La frappe a touché un immeuble du quartier de Aïcha Bakkar à Beyrouth, selon l’agence de presse officielle Ani. Un secouriste a affirmé avoir retiré avec ses camarades des victimes des décombres, mais aucun bilan officiel n’a pour l’heure été annoncé.
Un photographe de l’AFP a vu les septième et huitième étages de l’immeuble dévastés, et des voitures endommagées au bas de la bâtisse.
Samer Knio, un secouriste dont le centre se trouve dans le quartier, a été réveillé par une forte explosion, et dit s’être retrouvé couvert de débris et d’éclats de verre.
«Nous avons sauté dans une de nos voiture, bien qu’elle ait été endommagée, et nous avons commencer à retirer les corps des tués et les blessés, dont des enfants et des personnes âgées», a-t-il raconté à l’AFP.
L’immeuble touché se trouve à proximité du siège de la plus haute instance de la communauté musulmane sunnite, Dar al-Fatwa.
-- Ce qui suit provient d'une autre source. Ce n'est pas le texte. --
File: src/rtl/calc_sched.sv
// calc_sched: round-robin scheduler between two requesters sharing a single
// serial arithmetic core.
//
// A granted job is fed to the core as up to three strobed words: operand A,
// the opcode, and operand B (binary opcodes only). Each word is separated by
// one idle cycle. The scheduler then captures the core's registered result
// and reports it with a one-cycle done pulse. Invalid opcodes are acknowledged
// together with err, and the core is never touched for them.
//
// Ports:
//   clk, rst           clock; synchronous active-high reset
//   req0/req1          requests, held high until the matching ack
//   a0/a1, b0/b1       8-bit operands (B ignored for unary opcodes)
//   op0/op1            3-bit opcodes
//   ack0/ack1          one-cycle pulse: request accepted, operands latched
//   err                one-cycle pulse with ack: opcode rejected
//   done, rid, res     result pulse, requester id, result (held until next done)
//   busy               high whenever the scheduler is not idle
//   c_rst              core reset (follows rst directly)
//   c_valid, c_data    registered core entry strobe and data
//   c_result           core registered result
module calc_sched #(
  parameter int FIRST_PRIO = 0
) (
  input  logic       clk,
  input  logic       rst,
  input  logic       req0,
  input  logic       req1,
  input  logic [7:0] a0,
  input  logic [7:0] a1,
  input  logic [2:0] op0,
  input  logic [2:0] op1,
  input  logic [7:0] b0,
  input  logic [7:0] b1,
  output logic       ack0,
  output logic       ack1,
  output logic       done,
  output logic       rid,
  output logic [7:0] res,
  output logic       err,
  output logic       busy,
  output logic       c_rst,
  output logic       c_valid,
  output logic [7:0] c_data,
  input  logic [7:0] c_result
);

  typedef enum logic [3:0] {
    IDLE,
    SEND_A,
    GAP_A,
    SEND_OP,
    GAP_OP,
    SEND_B,
    WAIT,
    DONE,
    REJECT
  } state_t;

  state_t     state;
  logic [7:0] job_a;
  logic [7:0] job_b;
  logic [2:0] job_op;
  logic       job_id;
  logic       last_id;

  logic       any_req;
  logic       win_id;
  logic [7:0] win_a;
  logic [7:0] win_b;
  logic [2:0] win_op;
  logic       win_op_ok;
  logic       job_unary;

  // The core shares our reset so both sides restart in step.
  assign c_rst = rst;
  assign busy  = (state != IDLE);

  // On a tie the requester that was not served last wins; a lone request
  // always wins regardless of the pointer.
  always_comb begin
    any_req = req0 | req1;
    if (req0 && req1) begin
      win_id = ~last_id;
    end else begin
      win_id = req1;
    end
  end

  assign win_a     = win_id ? a1 : a0;
  assign win_b     = win_id ? b1 : b0;
  assign win_op    = win_id ? op1 : op0;
  assign win_op_ok = (win_op[2:1] != 2'b11);
  assign job_unary = (job_op == 3'd3) || (job_op == 3'd4) || (job_op == 3'd5);

  // All outputs are registered. Each is assigned on the edge that enters the
  // state it belongs to, so the pulse lines up with that state's cycle.
  always_ff @(posedge clk) begin
    if (rst) begin
      state   <= IDLE;
      c_valid <= 1'b0;
      c_data  <= 8'd0;
      ack0    <= 1'b0;
      ack1    <= 1'b0;
      done    <= 1'b0;
      err     <= 1'b0;
      rid     <= 1'b0;
      res     <= 8'd0;
      job_a   <= 8'd0;
      job_b   <= 8'd0;
      job_op  <= 3'd0;
      job_id  <= 1'b0;
      last_id <= (FIRST_PRIO == 0);
    end else begin
      c_valid <= 1'b0;
      ack0    <= 1'b0;
      ack1    <= 1'b0;
      done    <= 1'b0;
      err     <= 1'b0;
      case (state)
        IDLE: begin
          if (any_req) begin
            job_a   <= win_a;
            job_b   <= win_b;
            job_op  <= win_op;
            job_id  <= win_id;
            // The pointer advances on rejected grants too.
            last_id <= win_id;
            ack0    <= ~win_id;
            ack1    <= win_id;
            if (win_op_ok) begin
              state   <= SEND_A;
              c_valid <= 1'b1;
              c_data  <= win_a;
            end else begin
              state <= REJECT;
              err   <= 1'b1;
            end
          end
        end
        SEND_A: begin
          state <= GAP_A;
        end
        GAP_A: begin
          state   <= SEND_OP;
          c_valid <= 1'b1;
          c_data  <= {5'b0, job_op};
        end
        SEND_OP: begin
          if (job_unary) begin
            state <= WAIT;
          end else begin
            state <= GAP_OP;
          end
        end
        GAP_OP: begin
          state   <= SEND_B;
          c_valid <= 1'b1;
          c_data  <= job_b;
        end
        SEND_B: begin
          state <= WAIT;
        end
        WAIT: begin
          // The core result is settled by the end of this cycle.
          res   <= c_result;
          rid   <= job_id;
          done  <= 1'b1;
          state <= DONE;
        end
        DONE: begin
          state <= IDLE;
        end
        REJECT: begin
          state <= IDLE;
        end
        default: begin
          state <= IDLE;
        end
      endcase
    end
  end

endmodule
==> src/rtl/ipu_frame_sequencer.sv <==
// Frame sequencer: preloads line buffers, issues one convolution per pixel to the
// coprocessor, extracts an 8-bit result and hands it to the VGA write path.
module ipu_frame_sequencer #(
  parameter int unsigned IMG_W        = 512,
  parameter int unsigned IMG_H        = 480,
  parameter int unsigned COORD_W      = 9,
  parameter int unsigned PIX_PER_WORD = 4,
  parameter logic [3:0]  OPCODE       = 4'b0111
) (
  input  logic                                             clk,
  input  logic                                             rst_n,
  input  logic                                             start,
  input  logic [1:0]                                       size,
  input  logic [1:0]                                       op_mode,
  input  logic                                             abort,
  output logic                                             lb_load,
  output logic [COORD_W-1:0]                               lb_row,
  output logic [COORD_W+COORD_W-$clog2(PIX_PER_WORD)-1:0]  lb_addr,
  output logic                                             cp_req,
  output logic [31:0]                                      cp_inst,
  input  logic                                             cp_wait,
  input  logic                                             cp_done,
  input  logic [31:0]                                      cp_result,
  output logic                                             px_valid,
  output logic [7:0]                                       px_data,
  output logic [2*COORD_W-1:0]                             px_addr,
  input  logic                                             px_ready,
  output logic                                             busy,
  output logic                                             frame_done
);

  localparam int unsigned WC_W = COORD_W - $clog2(PIX_PER_WORD);
  localparam int unsigned WPR  = IMG_W / PIX_PER_WORD;

  localparam logic [WC_W-1:0]    WC_LAST  = WC_W'(WPR - 1);
  localparam logic [COORD_W-1:0] COL_LAST = COORD_W'(IMG_W - 1);
  localparam logic [COORD_W-1:0] ROW_LAST = COORD_W'(IMG_H - 1);
  localparam logic [COORD_W:0]   ROW_END  = (COORD_W + 1)'(IMG_H);

  typedef enum logic [2:0] {
    IDLE,
    PRELOAD,
    ISSUE,
    WAIT_DONE,
    WRITE
  } state_t;

  state_t             state_q, state_d;
  logic [COORD_W-1:0] row_q, col_q;
  logic [COORD_W:0]   load_row_q;
  logic [WC_W-1:0]    wc_q;
  logic [2:0]         rows_left_q;
  logic [1:0]         mode_q;

  logic               skip_row, row_loaded, last_col, last_row;
  logic [15:0]        abs_lo, abs_hi;
  logic [16:0]        mag_sum;
  logic [7:0]         result;

  // load_row carries one extra bit so rows past the frame bottom never wrap
  assign skip_row   = (load_row_q >= ROW_END);
  assign row_loaded = skip_row || (wc_q == WC_LAST);
  assign last_col   = (col_q == COL_LAST);
  assign last_row   = (row_q == ROW_LAST);

  always_comb begin
    state_d = state_q;
    case (state_q)
      IDLE:      if (start) state_d = PRELOAD;
      PRELOAD:   if (row_loaded && rows_left_q == 3'd1) state_d = ISSUE;
      ISSUE:     if (!cp_wait) state_d = WAIT_DONE;
      WAIT_DONE: if (cp_done) state_d = WRITE;
      WRITE: begin
        if (px_ready) begin
          if (!last_col)     state_d = ISSUE;
          else if (!last_row) state_d = PRELOAD;
          else               state_d = IDLE;
        end
      end
      default:   state_d = IDLE;
    endcase
    if (abort) state_d = IDLE;
  end

  always_comb begin
    abs_lo  = cp_result[15] ? (~cp_result[15:0] + 16'd1) : cp_result[15:0];
    abs_hi  = cp_result[31] ? (~cp_result[31:16] + 16'd1) : cp_result[31:16];
    mag_sum = {1'b0, abs_lo} + {1'b0, abs_hi};
    result  = '0;
    case (mode_q)
      2'd0: result = cp_result[7:0];
      2'd1: result = cp_result[23:16];
      2'd2: result = (|mag_sum[16:8]) ? 8'hFF : mag_sum[7:0];
      default: result = cp_result[7] ? 8'h00 : cp_result[7:0];
    endcase
  end

  always_ff @(posedge clk) begin
    if (!rst_n) begin
      state_q     <= IDLE;
      row_q       <= '0;
      col_q       <= '0;
      load_row_q  <= '0;
      wc_q        <= '0;
      rows_left_q <= '0;
      mode_q      <= '0;
      px_data     <= '0;
      px_addr     <= '0;
      frame_done  <= 1'b0;
    end else begin
      state_q    <= state_d;
      frame_done <= 1'b0;
      if (!abort) begin
        case (state_q)
          IDLE: begin
            if (start) begin
              mode_q      <= op_mode;
              row_q       <= '0;
              col_q       <= '0;
              load_row_q  <= '0;
              wc_q        <= '0;
              rows_left_q <= {1'b0, size} + 3'd2;
            end
          end
          PRELOAD: begin
            if (row_loaded) begin
              wc_q        <= '0;
              load_row_q  <= load_row_q + 1'b1;
              rows_left_q <= rows_left_q - 3'd1;
            end else begin
              wc_q <= wc_q + 1'b1;
            end
          end
          WAIT_DONE: begin
            if (cp_done) begin
              px_data <= result;
              px_addr <= {row_q, col_q};
            end
          end
          WRITE: begin
            if (px_ready) begin
              if (!last_col) begin
                col_q <= col_q + 1'b1;
              end else if (!last_row) begin
                col_q       <= '0;
                row_q       <= row_q + 1'b1;
                rows_left_q <= 3'd1;
              end else begin
                frame_done <= 1'b1;
              end
            end
          end
          default: ;
        endcase
      end
    end
  end

  assign lb_load  = (state_q == PRELOAD) && !skip_row;
  assign lb_row   = load_row_q[COORD_W-1:0];
  assign lb_addr  = {lb_row, wc_q};
  assign cp_req   = (state_q == WAIT_DONE);
  assign px_valid = (state_q == WRITE);
  assign busy     = (state_q != IDLE);

  always_comb begin
    cp_inst = '0;
    if (cp_req) begin
      cp_inst[3:0]                  = OPCODE;
      cp_inst[4 +: COORD_W]         = col_q;
      cp_inst[4 + COORD_W +: COORD_W] = row_q;
    end
  end

endmodule

==> config.mk <==
export PLATFORM = sky130hd
export DESIGN_NAME = ipu_frame_sequencer
export DESIGN_NICKNAME = d
export VERILOG_FILES = /design/src/rtl/ipu_frame_sequencer.sv
export SDC_FILE = /design/constraint.sdc
export NUM_CORES = 1
export LEC_CHECK = 0
export CORE_MARGIN = 2
export CORE_UTILIZATION = 25
export DETAILED_ROUTE_END_ITERATION = 10
export PLACE_DENSITY = 0.45
export REMOVE_ABC_BUFFERS = 1
export SLEW_MARGIN = 30
export SYNTH_ARGS = -nofsm -noshare
export SYNTH_HDL_FRONTEND = slang
export SYNTH_SLANG_ARGS = --single-unit
==> constraint.sdc <==
create_clock -name clk -period 6.9 [get_ports clk]
set_input_delay 1.725 -clock clk [delete_from_list [all_inputs] [get_ports clk]]
set_output_delay 1.725 -clock clk [all_outputs]
set_load 0.02 [all_outputs]
## Yosys cells after proc, flatten, opt, wreduce, memory -nomap -nowiden

Index checks and enable logic that the tools add are counted.

| word-level totals | value |
|---|---|
| register bits | 70 |
| latch bits | 0 |
| bits in writable memories | 0 |
| bits in read-only memories | 0 |
| bits of input ports | 43 |
| word-level logic and storage cells | 103 |
| memories kept | 0 |

| cells by class | value |
|---|---|
| add/subtract/negate cells | 9 |
| $mul | 0 |
| divide/modulo/power cells | 0 |
| $lt $le $gt $ge | 1 |
| equality and inequality tests | 19 |
| shifts and indexed selects | 0 |
| muxes and demuxes | 36 |
| bitwise gates (word level) | 7 |
| reductions and logical operators | 21 |

Operators by type and width:

| kind | count |
|---|---|
| two-way mux 9 bit | 7 |
| case mux 9 bit (2 select lines) | 2 |
| adder 16 x 1 -> 16 bit (second input constant) | 2 |
| two-way mux 16 bit | 2 |
| inverter 16 bit | 2 |
| two-way mux 3 bit | 10 |
| case mux 8 bit (3 select lines) | 1 |
| two-way mux 22 bit | 1 |
| two-way mux 7 bit | 3 |
| two-way mux 10 bit | 2 |
| case mux 10 bit (2 select lines) | 1 |
| adder 9 x 1 -> 9 bit (second input constant) | 2 |
| == test 9 bit (second input constant) | 2 |
| adder 16 x 16 -> 17 bit | 1 |
| case mux 3 bit (5 select lines) | 1 |
| case mux 7 bit (2 select lines) | 1 |
| adder 10 x 1 -> 10 bit (second input constant) | 1 |
| greater-or-equal comparator 10 x 9 -> 1 bit (second input constant) | 1 |
| inequality test 2 bit (second input constant) | 5 |
| AND reduction 5 bit | 2 |
| case mux 3 bit (3 select lines) | 1 |
| AND reduction 3 bit | 3 |
| OR reduction 9 bit | 1 |
| two-way mux 8 bit | 1 |
| 26 further kinds | 38 |

## Logic depth before layout (Yosys ltp)

| logic depth | value |
|---|---|
| depth after elaboration | 7 |
| mapped depth | 16 |

## Worst setup path after synthesis

No wires, ideal clock.

| path | value |
|---|---|
| kind | in2reg |
| start point | input cp_result[1] |
| end point | register px_data[7] |
| setup time | 0.122 ns |
| arrival time | 5.379 ns |
| required time | 6.778 ns |
| path slack | 1.400 ns |
| cell stages on the path | 15 |
| buffers on the path | 1 |
| cell sequence | nor3_1 > nand2_1 > or3_1 > or3_1 > or2_2 > o41ai_1 > xnor2_1 > ha_1 > clkbuf_1 > and2_2 > a41oi_1 > mux2i_1 > or4_4 > a211o_1 > o311a_1 |

| between the ends | value |
|---|---|
| word-level cells in the longest chain between the ends | 7 |

RTL lines:

| item | RTL line | text |
|---|---|---|
| from (decl) | 23 | `input logic [31:0] cp_result,` |
| inverter 16 bit | 86 | `abs_lo = cp_result[15] ? (~cp_result[15:0] + 16'd1) : cp_result[15:0];` |
| adder 16 x 1 -> 16 bit | 86 |  |
| two-way mux 16 bit (*) | 86 |  |
| adder 16 x 16 -> 17 bit (*) | 88 | `mag_sum = {1'b0, abs_lo} + {1'b0, abs_hi};` |
| OR reduction 9 bit | 93 | `2'd2: result = (\|mag_sum[16:8]) ? 8'hFF : mag_sum[7:0];` |
| two-way mux 8 bit (*) | 93 |  |
| case mux 8 bit (3 select lines) (*) | 90 | `case (mode_q)` |
| to (signal assigned) | 136 | `px_data <= result;` |
| to (decl) | 25 | `output logic [7:0] px_data,` |

Mark *: on every way between the ends. The rest lies on a longest branch, timed or not.
A chain may end at the register's enable or synchronous reset.

## Final worst setup path

| path | value |
|---|---|
| start point | input cp_result[0] |
| end point | register px_data[5] |

Same word-level chain as after synthesis.

==> reports/qor.txt <==
Crit-path cells: clkdlybuf4s50_1, nor3_1, nand2_1, or3_1, or3_1, or2_2, o41ai_1, xnor2_1, ha_1, a21oi_1, nor2b_1, o21a_1, a2111oi_0, o211ai_1, a2111oi_4, a21oi_1
Iteration-0 DRC Markers: 263
Syn-to-layout area delta: 28.45%
CP max-delay cell: a2111oi_4
Post-route antenna net violation count: 0
Reg2reg setup slack: 4.17 ns
VDD IR-drop max: 0.0001225 V
TritonCTS buffer count: 9
WP buf/inv: 1
Worst Setup End Kind: flop
# diodes: 0
Yosys warnings: 0
Drc violations: 0
PostCTS Resize Cnt: 0
Post-synth EDFFs: 0
Die Ht: 149.1 um
Hold Path Class: flop to flop
Fillcell total: 2301
Core ar.: 20820 sq um
# Post-CTS Setup Buffers: 0
GRT overflow: 0
Reg2reg start: state_q[1]
DP Worst Slack: 0.4257 ns
Synth cell types: 68
Minimum clock period: 6.168 ns
Area of the multi-input gates: 3426 sq um
Path depth of the worst reg2reg path: 7
Endpoint, Worst Hold: px_addr[14]
Critical path class: input pin to flop
Sw power: 350.8 uW
Avg WL per Cell: 14.92 um
Max Slew Vio Count: 0
Worst-Skew Late Latency: 0.34 ns
H-tree levels: 3
Post-synthesis register bit count: 70
Rows: 53
IO Port Bufs: 119
Delay-heaviest family, CP: compound AO/OA/AOI/OAI gates
# hold bufs at CTS: 0
Io pins: 131
Final Setup Violations: 0
Max incr delay on CP: 0.62 ns
DR pass1 iterations: 4
FF-to-FF End: px_data[5]
Ys flop type: dfxtp_1
Final period util: 0.8940
Worst Hold Launch: px_addr[14]
Lkg Pwr: 2.441 nW
Synthesized instance count: 688
Chip width: 149.1 um
Final Wtd Congestion: 0.7788
F_max: 0.1621 GHz
CTS tree: built
Final worst slack: 0.7315 ns
Die ar.: 22230 sq um
Layout cell share with drive strength beyond 1: 0.03737
CP required: 7.09 ns
Critical Path Start Type: input pin
RSZ-0062 raised after global routing: false
Post-synthesis sequential area ratio: 0.2662
Longest Clk Path Bufs: 2
Largest net degree at the start of global routing: 47
Clock root cell: clkbuf_16
Final wirelength: 15680 um
Internal power: 796.4 uW
Initial core utilization: 0.2528
Setup TNS: 0 ns
Run status: complete, no violations
Combinational group share of total power: 0.259
First-pass GRT wire length: 25510 um
Post-synthesis instance area: 5264 sq um
Rel. slew slack: 0.3923
Via count: 4982
Max-cap check violation count: 0
Clk_skew: 0.006832 ns
Reg power frac: 0.360
Post-synth ARST share: 0
Register Area: 1401 sq um
Syn_area_per_cell: 7.651 sq um
Clock power share: 0.380
Sw Share: 0.3058
Power density cells: 169.7 nW/um^2
Layout net count: 841
Tot Pwr: 1.147 mW
Clock Pin Slew Worst Setup and Hold Paths: 0.05 ns
Critical path fanouts, max: 10
CP Data Arrival Time: 6.36 ns
Global Route Usage Sum: 0.1439
Final Hold Viols: 0
# clock sinks: 70
Hold Path Cell Cnt: 2
Vias in the first global route: 4916
Least-Margin Pin Slew: 0.9033 ns
HPWL Detailed: 11950 um
Initial antenna violation count: 0
Vias/cell: 4.740
[power groups by stage]
stage / Combinational [mW] / Clock, mW / Sequential [mW]
floorplan: 0.203 / 0 / 0.421
detailed placement: 0.295 / 0 / 0.422
finish: 0.297 / 0.436 / 0.414
CTS: 0.297 / 0.454 / 0.413
global placement: 0.299 / 0 / 0.423
global route: 0.330 / 0.469 / 0.414
[layer usage]
layer	vias up	track usage	part of all wire
met5	-	0	0
met4	0	0.03000	0.011
met3	14	0.04220	0.058
met2	110	0.2387	0.47
met1	2306	0.1858	0.47
li1	2552	-	-
[worst max-delay path by stage]
stage	slack, ns	start	to	cells past startpoint
floorplan	1.47	cp_result[1]	px_data[7]	14
global placement	0.45	cp_result[0]	px_data[0]	16
detailed placement	0.43	cp_result[0]	px_data[1]	16
CTS	0.79	cp_result[0]	px_data[1]	16
global route	0.34	cp_result[0]	px_data[4]	16
finish	0.73	cp_result[0]	px_data[5]	16
[flip-flops by register name, summed over array words and instances, names as in the netlist]
name and count:
px_data 8, rows_left_q 3, row_q 9, frame_done 1, col_q 9, px_addr 18, wc_q 7, mode_q 2
load_row_q 10, state_q 3
[tightest hold or removal path: cells and delay by family (launching register included)]
kind,cells,cell delay [ns]
AO/OA/AOI/OAI,1,0.06
flip-flops,1,0.30
AND/OR/NAND/NOR,1,0.04
[placed cells by master (no fill, tap or decap), types with 8 or more instances in the layout]
cell type	instances
clkdlybuf4s50_1	119
nand2_1	98
dfxtp_1	70
nor2_1	64
xnor2_1	36
o21ai_0	34
a21oi_1	30
ha_1	26
a21boi_0	25
inv_1	24
and2_1	22
nand3_1	19
xor2_1	18
nor3_1	11
nand4_1	11
conb_1	11
a21o_1	10
nor2b_1	9
clkbuf_16	9
nor4_1	8
[kinds of logic after synthesis]
group / after synthesis / share of synthesized area
adders and majority gates: 27 / 0.06560
xor gates and xnor gates: 54 / 0.08985
and+or+nand+nor: 279 / 0.2534
other: 1 / 0.0007124
buffers and inverters: 85 / 0.09104
AOI/OAI and AO/OA: 168 / 0.2253
muxes: 4 / 0.007844
DFF: 70 / 0.2662
[layout make-up]
type	instances	share of cell area
Clock buffer	13	0.03849
Clock inverter	3	0.002776
Inverter	24	0.01332
Multi-Input combinational cell	543	0.5067
Tap cell	275	0.05089
Timing Repair Buffer	123	0.1806
Sequential cell	70	0.2073
[metrics by stage]
step           instances  hold slack (ns)  area, sq um    util
2_1_floorplan        637           0.4293         4912       -
3_3_place_gp        1035           0.4534         6482  0.3113
3_5_place_dp        1035           0.4599         6482  0.3113
4_1_cts             1051           0.4644         6761  0.3247
5_1_grt             1051           0.4887         6761  0.3247
6_report            1051           0.4593         6761  0.3247
[cells in the mapped netlist, drive strengths merged (7+ instances only)]
cell type   n  area share
a21boi     25       0.036
a21o       11       0.016
a21oi      30       0.029
and2       23       0.028
buf        36       0.051
clkbuf     24       0.019
dfxtp      70        0.27
ha         26       0.062
inv        24       0.017
nand2      98       0.070
nand3      19       0.018
nand4      11       0.013
nor2       64       0.046
nor2b       9       0.011
nor3       11       0.010
nor4        8      0.0095
o21ai      35       0.033
or3         7      0.0083
xnor2      36       0.060
xor2       18       0.030
Note: power is estimated with default switching activity, not from simulation.
==> patch: new RTL, same settings <==
Encoding of `state_t`: now one-hot (5 bits for 5 states).
--- a/src/rtl/ipu_frame_sequencer.sv
+++ b/src/rtl/ipu_frame_sequencer.sv
@@ -37,12 +37,12 @@
   localparam logic [COORD_W-1:0] ROW_LAST = COORD_W'(IMG_H - 1);
   localparam logic [COORD_W:0]   ROW_END  = (COORD_W + 1)'(IMG_H);
 
-  typedef enum logic [2:0] {
-    IDLE,
-    PRELOAD,
-    ISSUE,
-    WAIT_DONE,
-    WRITE
+  typedef enum logic [4:0] {
+    IDLE      = 5'b00001,
+    PRELOAD   = 5'b00010,
+    ISSUE     = 5'b00100,
+    WAIT_DONE = 5'b01000,
+    WRITE     = 5'b10000
   } state_t;
 
   state_t             state_q, state_d;
Behaviour: same outputs for any inputs over 10 cycles, from zero or initial values and one cycle with rst_n low; not proved beyond that.
==> patch against the original RTL <==
Worst setup slack gained 0.42 ns. Total power is 9.0% higher. Sequential power grew 3%. Area after synthesis up 2.9%. Cell count increased by 2.1%. Via count is 4.6% higher. Sequential cell count grew 2. Hold slack lost 0.0037 ns. Final area increased by 2.8%. Routed wire length grew 7.6%. Critical endpoint is now px_data[4].
==> patch: results <==
{
  "status": "complete, no violations",
  "cp_max_fo": 12,
  "hpwl_um": 13200,
  "cts_buffer_depth": 2,
  "post_dp_cell_area_um2": 6650,
  "syn_avg_cell_area_um2": 7.62,
  "routed-wl-met3_um": 727,
  "fin_crit_ns": 5.74,
  "gp_congestion": 0.867,
  "post_cts_buffers": 0,
  "cts_resized": 0,
  "powerDensity_nw_per_um2": 180,
  "post-place-ws_ns": 0.855,
  "synth_compound_area_share_pct": 20.1,
  "grt_util_met3_pct": 2.41,
  "swShare_pct": 31.9,
  "power_clock_mw": 0.469,
  "stdcell_count": 1073,
  "synth_common_cells": "nand2_1, dfxtp_1, nor2_1",
  "pwr-share-comb_pct": 28.3,
  "drive_gt1_share_pct": 4.76,
  "r2r_end": "px_data[6]",
  "drt_iter0_markers": 407,
  "wl_um": 16900,
  "worstPathArrival_ns": 5.95,
  "final_nets": 863,
  "grt_pass1_wl_um": 26800,
  "gr-usage-met2_pct": 22.3,
  "vdd_drop_max_uv": 103,
  "worst_r2r_path_depth": 9,
  "yosys.area_share.adder_pct": 6.37,
  "synth_mux_area_share_pct": 1.32,
  "vias": 5211,
  "min_to": "px_addr[2]",
  "grt_max_degree": 35,
  "min_from": "px_addr[2]",
  "synth-xor-area-share_pct": 8.89,
  "leakagePower_nw": 2.56,
  "grt_use_total_pct": 14.8,
  "synth-seq-area-share_pct": 26.6,
  "reg2reg_from": "state_q[4]",
  "ff2ff_setup_slack_ns": 3.92,
  "synth_cell_types": 73,
  "worst_hold_slack_ns": 0.456,
  "relSlewSlack_pct": 48.4,
  "crit_path_start": "cp_result[0]",
  "synth_area_leaders": "dfxtp_1, nand2_1, ha_1, xnor2_1, nor2_1",
  "wl_met1_um": 8620,
  "clock_skew_ns": 0.00525,
  "grt_pass1_vias": 4923,
  "grtUsageMet1_pct": 21.6
}
patch: worst max-delay path, cell delays in order:
cell and delay [ns]:
clkdlybuf4s50_1 0.52, inv_1 0.10, ha_1 0.16, nand2_1 0.06, or2_2 0.28, o21ai_0 0.46
nand2_1 0.12, xor2_1 0.17, ha_1 0.52, inv_1 0.14, o22ai_1 0.34, a221oi_1 0.15
a2111oi_0 0.45, nand4b_1 0.28, nor4bb_1 0.35, a221oi_1 0.11
patch: area by class of cell:
cell class	instances	area (µm²)
clock inverter	5	56.3
sequential	72	1440
fill	2278	14200
tap	275	344
inverter	26	97.6
multi-input combinational	561	3550
timing repair buffer	123	1220
clock buffer	11	243
patch: cell families after synthesis:
logic type      count (synthesis)
compound gates                156
xor+xnor                       55
fa+ha+maj                      27
buf+inv                        88
flops                          72
mux                             7
other cells                     1
simple gates                  305
patch: how the worst max path moves through the flow:
stage,endpoint
after floorplan,px_data[7]
after global placement,px_data[3]
after detailed placement,px_data[4]
after CTS,px_data[4]
after global routing,px_data[6]
final,px_data[4]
«Je venais de fermer mon café et j’étais monté à la maison», dit à l’AFP Fawzi Asmar, les soirées se prolongeant en ce mois du Ramadan.
«Il y a eu une première frappe, j’ai couru dire à ma femme et mes enfants qu’il fallait s’abriter derrière un mur, et la deuxième frappe a eu lieu».
Dimanche déjà, une frappe avait visé le coeur de Beyrouth, où les déplacés de la banlieue sud et du sud du pays ont afflué.
Un hôtel du front de mer avait été visé. L’Iran a accusé Israël d’avoir «assassiné» quatre de ses diplomates en poste au Liban lors de cette frappe. Israël a affirmé avoir viser des Gardiens de la révolution iranien, qui encadrent le Hezbollah.
Nouvel avertissement
Mecredi matin, l’armée israélienne a lancé un nouvel avertissement contre la banlieue sud, dont une grande partie des habitants ont fui.
Durant la nuit, ce bastion du Hezbollah avait été violemment pilonné, selon l’Ani. Les images de l’AFPTV montrent d’épaisses colonnes de fumée s’en élevant.
L’armée israélienne avait annoncé plus tôt une vague de frappes sur Beyrouth, disant cibler «des infrastructures du Hezbollah».
Près de 500 personnes ont été tuées par les opérations israéliennes depuis le 2 mars, selon des chiffres officiels, et au moins 759.300 personnes ont été déplacées.
La représentante du HCR au Liban, Karolina Lindholm Billing, a averti mardi à Genève que «le nombre de personnes déplacées continue d’augmenter».
«La plupart ont fui précipitamment, presque sans rien (..)», a-t-elle expliqué.
Dans l’immense Cité sportive à Beyrouth, un camp de toile a été installé pour accueillir les déplacés.
«Nous avons fui à pied à deux heures du matin et avons passé la première nuit dehors», sur le front de mer, a raconté mardi à l’AFP Fatima Chehadé, une habitante de la banlieue sud âgée 35 ans, mère de quatre enfants dont un bébé.
Près de la frontière avec Israël, des combattants du Hezbollah ont attaqué à plusieurs reprises des troupes israéliennes près des villes frontalières de Khiam et d’Odaisseh, a déclaré la formation libanaise dans un communiqué. Elle a également revendiqué mercredi des tirs de missiles sur le territoire israélien.
Israël a enjoint à plusieurs reprises les habitants d’évacuer une vaste zone du sud, s’étendant de la frontière jusqu’au fleuve Litani, à une trentaine de kilomètres plus au nord.
Les quelque 80 derniers habitants d’un village chrétien frontalier, Alma Al-Chaab, qui avaient résisté aux avertissements israéliens, ont été évacués mardi par les Casques bleus.